■ EXERCISE AIM
Note each line in the data below that holds "parameter", and copy it.

_____

--- src/rtl/gpu_line_pkg.sv ---
// Shared types for the 2D raster line path: FSM state, coordinate struct, arithmetic width helper.
// Coordinate widths up to COORD_W_MAX bits are supported by the line generator.
package gpu_line_pkg;

    typedef enum logic [1:0] {
        IDLE  = 2'd0,
        SETUP = 2'd1,
        STEP  = 2'd2
    } line_state_t;

    localparam int COORD_W_MAX = 16;

    // Carries both axes at the widest supported width; narrower coordinates are zero-extended.
    typedef struct packed {
        logic [COORD_W_MAX-1:0] x;
        logic [COORD_W_MAX-1:0] y;
    } coord_t;

    // Signed width that holds dx+dy and every error-term update without wrapping.
    function automatic int arith_w(input int x_w, input int y_w);
        return ((x_w > y_w) ? x_w : y_w) + 2;
    endfunction

endpackage

--- src/rtl/bresen_step.sv ---
// Combinational Bresenham step: next error term and position from the current ones.
// Both axis decisions use the error term before either update is applied.
module bresen_step
    import gpu_line_pkg::*;
#(
    parameter int W = 12
) (
    input  logic signed [W-1:0] err,
    input  logic signed [W-1:0] dx,
    input  logic signed [W-1:0] dy,
    input  coord_t              cur,
    input  coord_t              end_pt,
    input  logic                right,
    input  logic                down,
    output logic signed [W-1:0] err_nxt,
    output coord_t              nxt,
    output logic                at_end,
    output logic                next_at_end
);

    logic signed [W:0] e2;
    logic signed [W:0] dx_ext;
    logic signed [W:0] dy_ext;
    logic              step_x;
    logic              step_y;

    always_comb begin
        e2      = {err, 1'b0};
        dx_ext  = {dx[W-1], dx};
        dy_ext  = {dy[W-1], dy};
        step_x  = e2 > dy_ext;
        step_y  = e2 < dx_ext;

        err_nxt = err;
        if (step_x) begin
            err_nxt = err_nxt + dy;
        end
        if (step_y) begin
            err_nxt = err_nxt + dx;
        end

        nxt = cur;
        if (step_x) begin
            nxt.x = right ? cur.x + COORD_W_MAX'(1) : cur.x - COORD_W_MAX'(1);
        end
        if (step_y) begin
            nxt.y = down ? cur.y + COORD_W_MAX'(1) : cur.y - COORD_W_MAX'(1);
        end

        at_end      = (cur == end_pt);
        next_at_end = (nxt == end_pt);
    end

endmodule

--- src/rtl/bresen_line_gen.sv ---
// Bresenham line generator: one command in, one pixel per cycle out, both valid/ready.
// Define LINE_CLIP_EN to drop pixels beyond X_MAX/Y_MAX without stalling the stepper.
module bresen_line_gen
    import gpu_line_pkg::*;
#(
    parameter int X_W   = 10,
    parameter int Y_W   = 9,
    parameter int X_MAX = 639,
    parameter int Y_MAX = 479
) (
    input  logic           clk,
    input  logic           n_rst,
    input  logic           cmd_valid,
    output logic           cmd_ready,
    input  logic [X_W-1:0] cmd_x0,
    input  logic [X_W-1:0] cmd_x1,
    input  logic [Y_W-1:0] cmd_y0,
    input  logic [Y_W-1:0] cmd_y1,
    input  logic           cmd_skip_last,
    input  logic           abort,
    output logic           pix_valid,
    input  logic           pix_ready,
    output logic [X_W-1:0] pix_x,
    output logic [Y_W-1:0] pix_y,
    output logic           pix_last,
    output logic           busy,
    output logic           line_done
);

    localparam int W = arith_w(X_W, Y_W);

    // Handshakes: a transfer happens in a cycle where valid and ready are both high;
    // once raised, pix_valid and its payload hold until that transfer, abort or reset.
    line_state_t         state_q;
    line_state_t         state_nxt;
    coord_t              cur_q;
    coord_t              end_q;
    coord_t              cur_nxt;
    logic signed [W-1:0] err_q;
    logic signed [W-1:0] dx_q;
    logic signed [W-1:0] dy_q;
    logic signed [W-1:0] err_nxt;
    logic signed [W-1:0] setup_dx;
    logic signed [W-1:0] setup_dy;
    logic                right_q;
    logic                down_q;
    logic                skip_q;
    logic                done_q;
    logic                setup_right;
    logic                setup_down;
    logic                at_end;
    logic                next_at_end;
    logic                vis;
    logic                vis_nxt;
    logic                final_pix;
    logic                fire;
    logic                finish;
    logic                load;
    logic                setup;
    logic                advance;
    logic                done_nxt;

    bresen_step #(.W(W)) u_step (
        .err         (err_q),
        .dx          (dx_q),
        .dy          (dy_q),
        .cur         (cur_q),
        .end_pt      (end_q),
        .right       (right_q),
        .down        (down_q),
        .err_nxt     (err_nxt),
        .nxt         (cur_nxt),
        .at_end      (at_end),
        .next_at_end (next_at_end)
    );

`ifdef LINE_CLIP_EN
    assign vis     = (cur_q.x <= COORD_W_MAX'(X_MAX)) && (cur_q.y <= COORD_W_MAX'(Y_MAX));
    assign vis_nxt = (cur_nxt.x <= COORD_W_MAX'(X_MAX)) && (cur_nxt.y <= COORD_W_MAX'(Y_MAX));
`else
    assign vis     = 1'b1;
    assign vis_nxt = 1'b1;
`endif

    // Each axis moves monotonically, so the visible pixels form one contiguous run;
    // an invisible successor therefore means the current pixel is the last one shown.
    assign final_pix = skip_q ? next_at_end : at_end;
    assign pix_valid = (state_q == STEP) && vis && !(skip_q && at_end);
    assign pix_last  = pix_valid && (final_pix || !vis_nxt);
    assign fire      = pix_valid && pix_ready;
    assign finish    = (skip_q && at_end) || (final_pix && (fire || !vis));

    assign cmd_ready = (state_q == IDLE) && !abort;
    assign busy      = (state_q != IDLE);
    assign line_done = done_q;
    assign pix_x     = cur_q.x[X_W-1:0];
    assign pix_y     = cur_q.y[Y_W-1:0];

    assign setup_right = (end_q.x >= cur_q.x);
    assign setup_down  = (end_q.y >= cur_q.y);
    assign setup_dx    = setup_right ? W'(end_q.x) - W'(cur_q.x) : W'(cur_q.x) - W'(end_q.x);
    assign setup_dy    = setup_down  ? W'(cur_q.y) - W'(end_q.y) : W'(end_q.y) - W'(cur_q.y);

    always_ff @(posedge clk) begin
        if (!n_rst) begin
            state_q <= IDLE;
        end else begin
            state_q <= state_nxt;
        end
    end

    always_comb begin
        state_nxt = state_q;
        load      = 1'b0;
        setup     = 1'b0;
        advance   = 1'b0;
        done_nxt  = 1'b0;
        unique case (state_q)
            IDLE: begin
                if (cmd_valid && !abort) begin
                    load      = 1'b1;
                    state_nxt = SETUP;
                end
            end
            SETUP: begin
                setup     = 1'b1;
                state_nxt = STEP;
            end
            STEP: begin
                if (finish) begin
                    done_nxt  = 1'b1;
                    state_nxt = IDLE;
                end else if (fire || !vis) begin
                    advance = 1'b1;
                end
            end
            default: begin
                state_nxt = IDLE;
            end
        endcase
        if (abort) begin
            state_nxt = IDLE;
            done_nxt  = 1'b0;
            advance   = 1'b0;
            setup     = 1'b0;
        end
    end

    always_ff @(posedge clk) begin
        if (!n_rst) begin
            cur_q   <= '0;
            end_q   <= '0;
            err_q   <= '0;
            dx_q    <= '0;
            dy_q    <= '0;
            right_q <= 1'b0;
            down_q  <= 1'b0;
            skip_q  <= 1'b0;
            done_q  <= 1'b0;
        end else begin
            done_q <= done_nxt;
            if (load) begin
                cur_q  <= '{x: COORD_W_MAX'(cmd_x0), y: COORD_W_MAX'(cmd_y0)};
                end_q  <= '{x: COORD_W_MAX'(cmd_x1), y: COORD_W_MAX'(cmd_y1)};
                skip_q <= cmd_skip_last;
            end
            if (setup) begin
                right_q <= setup_right;
                down_q  <= setup_down;
                dx_q    <= setup_dx;
                dy_q    <= setup_dy;
                err_q   <= setup_dx + setup_dy;
            end
            if (advance) begin
                cur_q <= cur_nxt;
                err_q <= err_nxt;
            end
        end
    end

endmodule

--- config.mk ---
export PLATFORM = sky130hd
export DESIGN_NAME = bresen_line_gen
export DESIGN_NICKNAME = d
export VERILOG_FILES = /design/src/rtl/gpu_line_pkg.sv /design/src/rtl/bresen_step.sv /design/src/rtl/bresen_line_gen.sv
export SDC_FILE = /design/constraint.sdc
export NUM_CORES = 1
export LEC_CHECK = 0
export CAP_MARGIN = 20
export CORE_MARGIN = 2
export CORE_UTILIZATION = 65
export DETAILED_ROUTE_END_ITERATION = 8
export DONT_BUFFER_PORTS = 1
export GPL_TIMING_DRIVEN = 0
export MAX_ROUTING_LAYER = met4
export PLACE_DENSITY = 0.85
export REMOVE_ABC_BUFFERS = 1
export SLEW_MARGIN = 20
export SYNTH_ARGS = -nofsm -noshare
export SYNTH_HDL_FRONTEND = slang
export SYNTH_HIERARCHICAL = 1
export SYNTH_SLANG_ARGS = --single-unit
export TNS_END_PERCENT = 5
--- constraint.sdc ---
create_clock -name clk -period 14 [get_ports clk]
set_input_delay 4.2 -clock clk [delete_from_list [all_inputs] [get_ports clk]]
set_output_delay 4.2 -clock clk [all_outputs]
set_load 0.005 [all_outputs]
==> out/qor.txt <==
Reg-to-reg endpoint - err_q[8]
Data required, critical path - 9.80 ns
Postcts setup bufs - 0
Largest family of logic cells by synthesized area - compound AO/OA/AOI/OAI gates
R2R cell count - 16
Sequential share of the synthesized area - 17.13%
Detail Placement HPWL - 22,900 um
Asr flop ratio synth - 0%
Worst slew pin tran - 1.122 ns
Reg2reg setup slack - 7.92 ns
Via count - 10.41k
Clock Sinks - 93
Worst EP arrival - 4.77 ns
Total congestion overflow - 0
Placed cell count - 1,625
FMAX - 0.1115 GHz
Crit Path Max Fanout - 49
Core area - 0.01647 mm2
Most common cell after layout, fill and taps aside - nand2_1
Synth Instances - 1,453
Maximum VDD drop - 0.1425 mV
Drt drc - 0
Setup CP Type - flop to output pin
Crit path capture type - output pin
P_leak - 4.801 nW
RSZ-0062 raised after global routing - false
GPL Wtd Cong - 0.9983
Final WL - 30,270 um
Htree depth - 3
Post-route ant nets - 0
Wire per inst - 18.44 um
Multiplexer share of the synthesized area - 2.578%
Synth warn - 6
Initial core utilization - 66.03%
Layout Area Growth over Synthesis - 3.959%
Final hold violation count - 0
Final Power - 0.001479 W
Flops & latches, synth - 93
Final setup margin - 5.032 ns
Root buf cell - clkbuf_16
Most frequent cells in the layout - 176 x nand2_1, 143 x a21oi_1, 124 x ha_1, 105 x nor2_1, 101 x inv_1
Setup violations, final - 0
Pins over their slew limit - 0
Top FF cell, synth - dfxtp_1
Power density over cell area - 130.8 mW/mm2
Critical Path Source Type - flop
CP startpoint - dy_q[6]
Die footprint - 0.01778 mm2
Vias in the first global route - 9,663
Port bufs - 0
Status - completed
N_diodes - 0
DR iter-0 viols - 908
Final #Nets - 1,593
Adder-cell share of the synthesized area - 15.93%
Largest net degree at the start of global routing - 50
GRT Total Usage - 34.83%
Synth Area in XOR/XNOR - 10.20%
Netlist cell types - 97
Clock Tree Buf Depth - 2
Vias per inst - 6.346
Syn_area_per_cell - 7.482 um2
Ratio of cells with drive above 1 in the final layout - 5.278%
Post-CTS Resized - 0
Clk pin slew, worst setup/hold paths - 0.07 ns
Mapped Area - 0.01087 mm2
DP Worst Slack - 5.192 ns
Max-Cap Viols - 0
Worst Setup EP - pix_last
Synth Area in Compound Gates - 26.93%
Period minus WS final - 8.968 ns
Simple-gate area share of the yosys netlist - 19.71%
Die W - 133.3 um
Cts hold-fix bufs - 0
Initial antenna violation count - 0
Post-synth EDFFs - 0
Hold slack - 0.4898 ns
Worst Skew - 0.01063 ns
Setup TNS - 0 ns
CTS tree - built
R2R Path Start - dy_q[6]
Number of detailed-route iterations in the first pass - 5
FP Rows - 47
Clk_lat worst skew - 0.37 ns
Slew headroom - 25.22%
HP Class - flop to flop
Crit share post-route - 64.06%
Wire length of the first global-routing pass - 48,600 um
Number of buffers created by CTS - 9
Non-filler cells, final - 1,641
Total I/O pin count - 68
Die Y-Extent - 133.3 um
==> routing by layer <==
| metal | part of all wire (%) | vias up | global-route usage [%] |
|---|---|---|---|
| met5 | 0 | - | - |
| met4 | 4.1 | 0 | 14.30 |
| met3 | 7.1 | 102 | 4.985 |
| met2 | 47 | 399 | 57.30 |
| met1 | 42 | 4855 | 43.02 |
| li1 | - | 5057 | - |
==> registers in the layout, indices dropped and copies added, names as in the netlist <==
signal and count:
end_q 19, cur_q 13, dx_q 12, dy_q 12
err_q 12, pix_x 10, pix_y 9, state_q 2
down_q 1, line_done 1, right_q 1, skip_q 1
==> through the flow <==
stage,cell area [um2],utilization (%)
floorplan,10570,-
global placement,10840,65.85
detailed placement,10940,66.46
CTS,11300,68.64
global route,11300,68.64
finish,11300,68.64
==> worst min-delay path by stage <==
stage	cells after the start	endpoint	from
6_report	2	dy_q[2]	dy_q[2]
3_3_place_gp	2	dy_q[2]	dy_q[2]
2_1_floorplan	2	dx_q[11]	dx_q[11]
3_5_place_dp	2	dy_q[2]	dy_q[2]
4_1_cts	2	dy_q[2]	dy_q[2]
5_1_grt	2	dy_q[2]	dy_q[2]
==> critical path, cell delays in order, from the launching register on <==
cell       delay [ns]
dfxtp_1          0.38
inv_1            0.06
ha_1             0.29
a21oi_1          0.17
o21ai_1          0.11
a2111oi_1        0.51
a21o_2           0.81
o221ai_1         0.26
a221o_1          0.38
or4_4            0.55
nor4_2           0.52
nand3b_1         0.13
a21oi_1          0.22
==> synthesized netlist by cell type (4+ instances only) <==
cell type | instances | share of area (%)
a211o_1 | 4 | 0.32
o21bai_1 | 8 | 0.55
xnor2_1 | 68 | 5.5
mux2_2 | 10 | 1.0
buf_1 | 5 | 0.17
o21ai_0 | 62 | 2.9
nand3b_1 | 4 | 0.28
mux2i_1 | 13 | 1.2
nand2_1 | 177 | 6.1
nor2b_1 | 13 | 0.75
o211ai_1 | 27 | 1.9
or3_1 | 6 | 0.35
nand4_1 | 12 | 0.69
xor2_1 | 48 | 3.9
a211oi_1 | 11 | 0.76
or2_2 | 8 | 0.46
a31oi_1 | 11 | 0.63
buf_4 | 19 | 1.3
o22ai_1 | 4 | 0.23
fa_1 | 9 | 1.7
o31a_1 | 4 | 0.32
inv_1 | 102 | 3.5
ha_1 | 124 | 14
nor3_1 | 36 | 1.7
o31ai_1 | 12 | 0.83
a22oi_1 | 11 | 0.76
buf_2 | 8 | 0.37
nand3_1 | 31 | 1.4
a221oi_1 | 6 | 0.48
o221ai_1 | 5 | 0.40
o21ai_1 | 6 | 0.28
a2111oi_0 | 4 | 0.32
and3_1 | 13 | 0.75
dfxtp_1 | 93 | 17
o21a_1 | 14 | 0.97
nor2_1 | 105 | 3.6
nand2b_1 | 12 | 0.69
a21oi_1 | 144 | 6.6
a41oi_1 | 4 | 0.32
and2_1 | 6 | 0.35
a21o_1 | 44 | 3.0
clkbuf_1 | 51 | 1.8
nor4_1 | 8 | 0.46
==> power by group <==
| part | switching [W] | internal, W |
|---|---|---|
| Clock | 0.000113 | 0.000185 |
| Sequential | 0.0000232 | 0.000277 |
| Combinational | 0.000527 | 0.000354 |
==> logic make-up (layout without fill, tap and decap cells) <==
logic type,after synthesis,count (layout)
AOI/OAI and AO/OA,435,435
other,1,35
buffers and inverters,189,123
adders and majority gates,133,133
xor gates and xnor gates,120,120
DFF,93,93
and+or+nand+nor,456,456
muxes,26,26
==> final cells by class <==
class / instances / area, um2
clock buffers: 11 / 252.7
clock inverters: 5 / 106.4
fillers: 1403 / 5164
inverters: 102 / 385.4
multi-input cells: 1205 / 8343
flip-flops and latches: 93 / 1862
well taps: 220 / 275.3
repair buffers: 5 / 77.57
Power figures use the tool's default switching activity.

_____

■ OUTPUT BELOW
    parameter int W = 12
    parameter int X_W   = 10,
    parameter int Y_W   = 9,
    parameter int X_MAX = 639,
    parameter int Y_MAX = 479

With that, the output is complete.